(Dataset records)
# # # # #
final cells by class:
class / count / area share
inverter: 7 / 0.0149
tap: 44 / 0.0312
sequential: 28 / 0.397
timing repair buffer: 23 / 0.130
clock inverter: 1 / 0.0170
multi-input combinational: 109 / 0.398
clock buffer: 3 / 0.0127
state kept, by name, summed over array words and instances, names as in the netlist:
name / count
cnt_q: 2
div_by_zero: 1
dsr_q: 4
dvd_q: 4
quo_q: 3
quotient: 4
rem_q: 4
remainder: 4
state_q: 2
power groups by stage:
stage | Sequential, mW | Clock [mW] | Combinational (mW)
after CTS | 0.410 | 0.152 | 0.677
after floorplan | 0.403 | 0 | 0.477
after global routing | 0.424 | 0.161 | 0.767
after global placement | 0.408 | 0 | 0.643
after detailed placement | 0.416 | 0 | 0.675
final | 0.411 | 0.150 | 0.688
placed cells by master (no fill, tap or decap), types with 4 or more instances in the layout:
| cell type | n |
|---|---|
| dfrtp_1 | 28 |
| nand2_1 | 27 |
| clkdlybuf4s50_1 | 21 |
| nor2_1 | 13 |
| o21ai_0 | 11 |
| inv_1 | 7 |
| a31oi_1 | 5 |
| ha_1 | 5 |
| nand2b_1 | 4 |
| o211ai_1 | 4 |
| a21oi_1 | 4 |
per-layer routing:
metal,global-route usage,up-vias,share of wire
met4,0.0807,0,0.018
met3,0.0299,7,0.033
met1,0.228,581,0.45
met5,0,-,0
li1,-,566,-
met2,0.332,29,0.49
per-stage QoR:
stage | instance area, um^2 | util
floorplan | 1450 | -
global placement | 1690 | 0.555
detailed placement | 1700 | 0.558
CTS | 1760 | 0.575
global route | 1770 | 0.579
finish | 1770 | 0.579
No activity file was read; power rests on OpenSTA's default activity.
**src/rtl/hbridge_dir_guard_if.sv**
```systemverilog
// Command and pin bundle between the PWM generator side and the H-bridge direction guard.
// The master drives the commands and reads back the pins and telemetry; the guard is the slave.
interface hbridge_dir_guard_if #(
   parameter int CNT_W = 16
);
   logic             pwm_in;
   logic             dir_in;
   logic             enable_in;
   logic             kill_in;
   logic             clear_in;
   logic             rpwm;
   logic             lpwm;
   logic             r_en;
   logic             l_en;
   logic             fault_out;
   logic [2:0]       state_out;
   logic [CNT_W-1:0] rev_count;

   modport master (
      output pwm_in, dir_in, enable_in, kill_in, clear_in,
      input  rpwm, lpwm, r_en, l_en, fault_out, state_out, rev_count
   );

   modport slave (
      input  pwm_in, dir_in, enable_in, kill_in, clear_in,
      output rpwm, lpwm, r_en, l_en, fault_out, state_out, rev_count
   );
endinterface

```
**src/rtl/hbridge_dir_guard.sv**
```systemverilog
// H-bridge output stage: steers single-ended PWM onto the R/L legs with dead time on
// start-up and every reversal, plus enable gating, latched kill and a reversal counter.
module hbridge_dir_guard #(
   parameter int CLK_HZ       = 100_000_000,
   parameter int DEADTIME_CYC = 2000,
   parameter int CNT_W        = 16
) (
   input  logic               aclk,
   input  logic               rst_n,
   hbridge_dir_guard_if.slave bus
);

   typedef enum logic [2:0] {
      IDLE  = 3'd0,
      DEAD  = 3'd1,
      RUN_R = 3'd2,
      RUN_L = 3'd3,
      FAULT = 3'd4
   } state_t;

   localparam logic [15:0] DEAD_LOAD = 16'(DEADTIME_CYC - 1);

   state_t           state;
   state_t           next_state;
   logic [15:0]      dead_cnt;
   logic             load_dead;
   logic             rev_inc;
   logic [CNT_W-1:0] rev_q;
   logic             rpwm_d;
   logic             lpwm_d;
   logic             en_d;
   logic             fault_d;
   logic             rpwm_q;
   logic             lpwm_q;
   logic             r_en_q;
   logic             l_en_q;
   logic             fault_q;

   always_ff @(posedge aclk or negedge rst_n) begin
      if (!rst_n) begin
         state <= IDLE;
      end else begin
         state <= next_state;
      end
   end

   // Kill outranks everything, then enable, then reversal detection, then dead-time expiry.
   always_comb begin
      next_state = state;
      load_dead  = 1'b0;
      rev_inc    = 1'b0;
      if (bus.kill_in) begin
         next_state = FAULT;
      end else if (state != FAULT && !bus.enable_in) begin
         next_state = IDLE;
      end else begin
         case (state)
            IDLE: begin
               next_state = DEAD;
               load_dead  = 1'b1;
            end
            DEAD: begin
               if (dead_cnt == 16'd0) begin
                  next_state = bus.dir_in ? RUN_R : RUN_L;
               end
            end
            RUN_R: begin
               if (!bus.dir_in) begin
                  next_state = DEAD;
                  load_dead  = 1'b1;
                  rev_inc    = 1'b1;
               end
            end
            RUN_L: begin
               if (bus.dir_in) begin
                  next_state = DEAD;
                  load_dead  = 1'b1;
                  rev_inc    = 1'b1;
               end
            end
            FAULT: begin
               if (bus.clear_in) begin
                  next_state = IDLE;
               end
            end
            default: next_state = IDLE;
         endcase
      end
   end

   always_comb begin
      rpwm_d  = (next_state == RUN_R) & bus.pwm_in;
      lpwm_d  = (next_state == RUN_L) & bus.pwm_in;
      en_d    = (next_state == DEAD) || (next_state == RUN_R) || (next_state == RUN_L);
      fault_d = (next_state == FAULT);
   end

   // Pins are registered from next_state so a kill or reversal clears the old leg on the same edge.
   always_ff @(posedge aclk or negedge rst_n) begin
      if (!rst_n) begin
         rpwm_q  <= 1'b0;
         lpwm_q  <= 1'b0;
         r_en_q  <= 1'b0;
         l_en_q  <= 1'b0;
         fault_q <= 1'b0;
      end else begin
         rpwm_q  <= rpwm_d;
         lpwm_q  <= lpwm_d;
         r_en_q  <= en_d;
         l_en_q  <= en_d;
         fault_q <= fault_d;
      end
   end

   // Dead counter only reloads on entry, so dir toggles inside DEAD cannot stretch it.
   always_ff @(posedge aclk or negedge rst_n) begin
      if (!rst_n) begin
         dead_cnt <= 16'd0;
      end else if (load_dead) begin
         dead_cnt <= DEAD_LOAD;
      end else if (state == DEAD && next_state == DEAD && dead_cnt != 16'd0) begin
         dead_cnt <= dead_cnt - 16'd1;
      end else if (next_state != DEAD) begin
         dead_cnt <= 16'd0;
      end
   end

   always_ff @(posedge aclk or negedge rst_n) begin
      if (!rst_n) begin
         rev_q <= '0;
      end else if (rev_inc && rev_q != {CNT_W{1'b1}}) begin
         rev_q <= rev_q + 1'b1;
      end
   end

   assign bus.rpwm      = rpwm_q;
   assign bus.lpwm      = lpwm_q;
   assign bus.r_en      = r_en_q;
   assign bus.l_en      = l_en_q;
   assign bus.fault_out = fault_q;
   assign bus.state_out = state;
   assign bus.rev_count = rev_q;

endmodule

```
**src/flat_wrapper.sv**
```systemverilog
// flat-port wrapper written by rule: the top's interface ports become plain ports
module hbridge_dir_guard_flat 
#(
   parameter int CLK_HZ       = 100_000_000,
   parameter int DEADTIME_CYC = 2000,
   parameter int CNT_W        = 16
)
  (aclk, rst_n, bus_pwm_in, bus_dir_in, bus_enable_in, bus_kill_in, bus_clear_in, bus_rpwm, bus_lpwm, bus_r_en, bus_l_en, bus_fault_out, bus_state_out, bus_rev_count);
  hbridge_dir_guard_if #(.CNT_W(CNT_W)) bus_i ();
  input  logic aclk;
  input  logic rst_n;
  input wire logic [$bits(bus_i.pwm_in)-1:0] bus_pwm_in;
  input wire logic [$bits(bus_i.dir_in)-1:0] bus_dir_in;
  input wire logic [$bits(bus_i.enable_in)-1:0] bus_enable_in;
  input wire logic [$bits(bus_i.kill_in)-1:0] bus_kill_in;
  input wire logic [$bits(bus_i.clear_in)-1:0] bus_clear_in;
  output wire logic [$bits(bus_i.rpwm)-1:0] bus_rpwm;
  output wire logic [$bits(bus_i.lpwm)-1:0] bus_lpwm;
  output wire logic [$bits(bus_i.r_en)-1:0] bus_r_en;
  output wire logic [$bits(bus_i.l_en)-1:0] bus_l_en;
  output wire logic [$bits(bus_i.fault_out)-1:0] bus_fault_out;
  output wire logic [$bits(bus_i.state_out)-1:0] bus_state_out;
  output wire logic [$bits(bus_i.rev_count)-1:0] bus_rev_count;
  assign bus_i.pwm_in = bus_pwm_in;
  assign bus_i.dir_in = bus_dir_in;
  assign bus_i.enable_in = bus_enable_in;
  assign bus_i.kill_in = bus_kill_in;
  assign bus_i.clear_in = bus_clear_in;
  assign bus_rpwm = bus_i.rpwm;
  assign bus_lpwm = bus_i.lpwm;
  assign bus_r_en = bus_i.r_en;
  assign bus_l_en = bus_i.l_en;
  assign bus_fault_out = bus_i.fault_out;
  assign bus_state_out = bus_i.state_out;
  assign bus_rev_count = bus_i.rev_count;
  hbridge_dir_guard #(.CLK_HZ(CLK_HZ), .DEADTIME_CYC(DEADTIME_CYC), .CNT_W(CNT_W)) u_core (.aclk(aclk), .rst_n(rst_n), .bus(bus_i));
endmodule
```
# # # # #
**Instructions to follow:** Work out how many lines of the data above contain the string "name" and give the number alone.

**Output of the exercise:** 2